À de nombreuses reprises, des insultes mettant en cause la compétence des professionnels ou la qualité des soins sont rapportées par les hôpitaux. Un patient « demande d’être soigné chez un médecin français, n’a pas confiance aux médecins étrangers. Se demande s’il doit aller se faire soigner chez un vétérinaire », relate le signalement d’un service d’urgences. « J’ai des amis médecins sur l’hôpital qui sont partis d’ici car le personnel dans les services est incompétent comme vous, vous êtes des incompétentes et je vous parle en connaissance de cause, on a assassiné mon père aux urgences les années passées », a déclaré un patient aux agents qui le prenaient en charge dans un service de médecine.
Saturation
Face à ces débordements, les soignants ne cachent pas leur ras-le-bol dans les signalements transmis à l’Observatoire. À la suite d’une agression aux urgences, un agent administratif témoigne : « Cet incident m’a causé une hausse de tension ainsi qu’un stress, je me suis sentie mal pendant le reste de ma garde ». « Je ne viens pas travailler pour me faire insulter, s’offusque l’agent d’une pharmacie à usage unique d’un centre hospitalier. Derrière un professionnel de santé qui fait déjà de son mieux pour gérer au mieux les humeurs des patients et prend beaucoup sur lui, se trouve un être humain qui demande juste le respect. »

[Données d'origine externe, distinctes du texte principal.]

<file path="src/rtl/nn_stream_pkg.sv">
// rtl/nn_stream_pkg.sv - shared state encoding and flat-vector slice helper
package nn_stream_pkg;

   typedef enum logic {
      IDLE = 1'b0,
      SEND = 1'b1
   } state_t;

   // Widest flat vector the slice helper handles; callers size-cast in and out.
   localparam int VEC_MAX = 4096;

   // Element k of a flat vector whose elements are w bits wide, in the low bits.
   function automatic logic [VEC_MAX-1:0] elem_sel(input logic [VEC_MAX-1:0] vector,
                                                   input int k, input int w);
      return vector >> (k * w);
   endfunction

endpackage

</file>
<file path="src/rtl/layer_output_serializer_if.sv">
// rtl/layer_output_serializer_if.sv - element stream from a layer to the next layer
interface layer_output_serializer_if #(
   parameter int dataWidth = 16,
   parameter int idxWidth  = 5
);
   logic [dataWidth-1:0] outData;
   logic [idxWidth-1:0]  outIndex;
   logic                 outValid;
   logic                 outLast;
   logic                 outReady;

   modport master (output outData, output outIndex, output outValid, output outLast,
                   input outReady);
   modport slave  (input outData, input outIndex, input outValid, input outLast,
                   output outReady);
endinterface

</file>
<file path="src/rtl/serializer_index_counter.sv">
// rtl/serializer_index_counter.sv - modulo element index plus mirror of the receiver's counter
module serializer_index_counter #(
   parameter int numOutputs = 16,
   parameter int idxWidth   = $clog2(numOutputs + 1)
) (
   input  logic                clk,
   input  logic                reset,
   input  logic                clear,
   input  logic                enable,
   output logic [idxWidth-1:0] index,
   output logic                last,
   output logic                vector_done
);
   localparam logic [idxWidth-1:0] LAST_IDX = idxWidth'(numOutputs - 1);

   // Tracks how many beats the downstream input counter has taken this vector;
   // its wrap marks the end of the vector independently of the transmit index.
   logic [idxWidth-1:0] mirror;

   assign last        = (index == LAST_IDX);
   assign vector_done = enable && (mirror == LAST_IDX);

   // Transmit index: restart on clear, wrap to 0 after the last element.
   always_ff @(posedge clk or negedge reset) begin
      if (!reset)
         index <= '0;
      else if (clear)
         index <= '0;
      else if (enable)
         index <= last ? '0 : index + idxWidth'(1);
   end

   // Receiver mirror: counts accepted beats, wrapping the same way the receiver does.
   always_ff @(posedge clk or negedge reset) begin
      if (!reset)
         mirror <= '0;
      else if (clear)
         mirror <= '0;
      else if (enable)
         mirror <= (mirror == LAST_IDX) ? '0 : mirror + idxWidth'(1);
   end

endmodule

</file>
<file path="src/rtl/layer_output_serializer.sv">
// rtl/layer_output_serializer.sv - captures a layer output vector and streams it element by element
module layer_output_serializer
   import nn_stream_pkg::*;
#(
   parameter int numOutputs = 16,
   parameter int dataWidth  = 16,
   parameter int idxWidth   = $clog2(numOutputs + 1)
) (
   input  logic                            clk,
   input  logic                            reset,
   input  logic                            load,
   input  logic [numOutputs*dataWidth-1:0] dataIn,
   input  logic                            clear,
   layer_output_serializer_if.master       out_if,
   output logic                            busy,
   output logic                            done,
   output logic                            overrun
);
   state_t                          state, state_next;
   logic [numOutputs*dataWidth-1:0] captured;
   logic [idxWidth-1:0]             index;
   logic                            last;
   logic                            vector_done;
   logic                            start;
   logic                            transfer;

   // A load only captures from IDLE; a load while streaming is flagged as overrun.
   assign start    = (state == IDLE) && load && !clear;
   assign transfer = (state == SEND) && out_if.outReady && !clear;

   serializer_index_counter #(
      .numOutputs(numOutputs),
      .idxWidth  (idxWidth)
   ) u_index (
      .clk        (clk),
      .reset      (reset),
      .clear      (clear || start),
      .enable     (transfer),
      .index      (index),
      .last       (last),
      .vector_done(vector_done)
   );

   // State register.
   always_ff @(posedge clk or negedge reset) begin
      if (!reset)
         state <= IDLE;
      else
         state <= state_next;
   end

   // Next state: clear wins, then load from IDLE, then the final accepted beat.
   always_comb begin
      state_next = state;
      if (clear)
         state_next = IDLE;
      else begin
         case (state)
            IDLE: if (load)        state_next = SEND;
            SEND: if (vector_done) state_next = IDLE;
            default:               state_next = IDLE;
         endcase
      end
   end

   // Stream outputs follow the state; data is the captured element at the current index.
   always_comb begin
      out_if.outValid = 1'b0;
      out_if.outLast  = 1'b0;
      out_if.outData  = '0;
      busy            = 1'b0;
      if (state == SEND) begin
         out_if.outValid = 1'b1;
         out_if.outLast  = last;
         out_if.outData  = dataWidth'(elem_sel(VEC_MAX'(captured), int'(index), dataWidth));
         busy            = 1'b1;
      end
   end

   assign out_if.outIndex = index;

   // Capture register: loaded only when a new vector starts.
   always_ff @(posedge clk or negedge reset) begin
      if (!reset)
         captured <= '0;
      else if (start)
         captured <= dataIn;
   end

   // done pulses the cycle after the final beat; overrun latches until reset.
   always_ff @(posedge clk or negedge reset) begin
      if (!reset) begin
         done    <= 1'b0;
         overrun <= 1'b0;
      end else begin
         done    <= transfer && vector_done;
         overrun <= overrun || (load && (state == SEND));
      end
   end

endmodule

</file>
<file path="src/flat_wrapper.sv">
// flat-port wrapper written by rule: the top's interface ports become plain ports
module layer_output_serializer_flat import nn_stream_pkg::*;
#(
   parameter int numOutputs = 16,
   parameter int dataWidth  = 16,
   parameter int idxWidth   = $clog2(numOutputs + 1)
)
  (clk, reset, load, dataIn, clear, busy, done, overrun, out_if_outData, out_if_outIndex, out_if_outValid, out_if_outLast, out_if_outReady);
  layer_output_serializer_if #(.dataWidth(dataWidth), .idxWidth(idxWidth)) out_if_i ();
  input  logic clk;
  input  logic reset;
  input  logic load;
  input  logic [numOutputs*dataWidth-1:0] dataIn;
  input  logic clear;
  output logic busy;
  output logic done;
  output logic overrun;
  output wire logic [$bits(out_if_i.outData)-1:0] out_if_outData;
  output wire logic [$bits(out_if_i.outIndex)-1:0] out_if_outIndex;
  output wire logic [$bits(out_if_i.outValid)-1:0] out_if_outValid;
  output wire logic [$bits(out_if_i.outLast)-1:0] out_if_outLast;
  input wire logic [$bits(out_if_i.outReady)-1:0] out_if_outReady;
  assign out_if_outData = out_if_i.outData;
  assign out_if_outIndex = out_if_i.outIndex;
  assign out_if_outValid = out_if_i.outValid;
  assign out_if_outLast = out_if_i.outLast;
  assign out_if_i.outReady = out_if_outReady;
  layer_output_serializer #(.numOutputs(numOutputs), .dataWidth(dataWidth), .idxWidth(idxWidth)) u_core (.clk(clk), .reset(reset), .load(load), .dataIn(dataIn), .clear(clear), .out_if(out_if_i), .busy(busy), .done(done), .overrun(overrun));
endmodule
</file>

De manière plus globale, le rapport met en avant le sentiment de « saturation » exprimé par les soignants. « Angoisses », « insécurité », « défaut de soutien », « trouble de la tranquillité du service » ou encore « très forte humiliation », sont rapportés par les déclarants hospitaliers. Cette citation d’un soignant des urgences reflète l’état d’esprit général retranscrit dans ce rapport : « Nous ne sommes pas là pour prendre des coups ni pour nous faire insulter de la sorte. Nous sommes là pour prendre soin des gens. Nous arrivons à saturation car cela est quasi-quotidien ».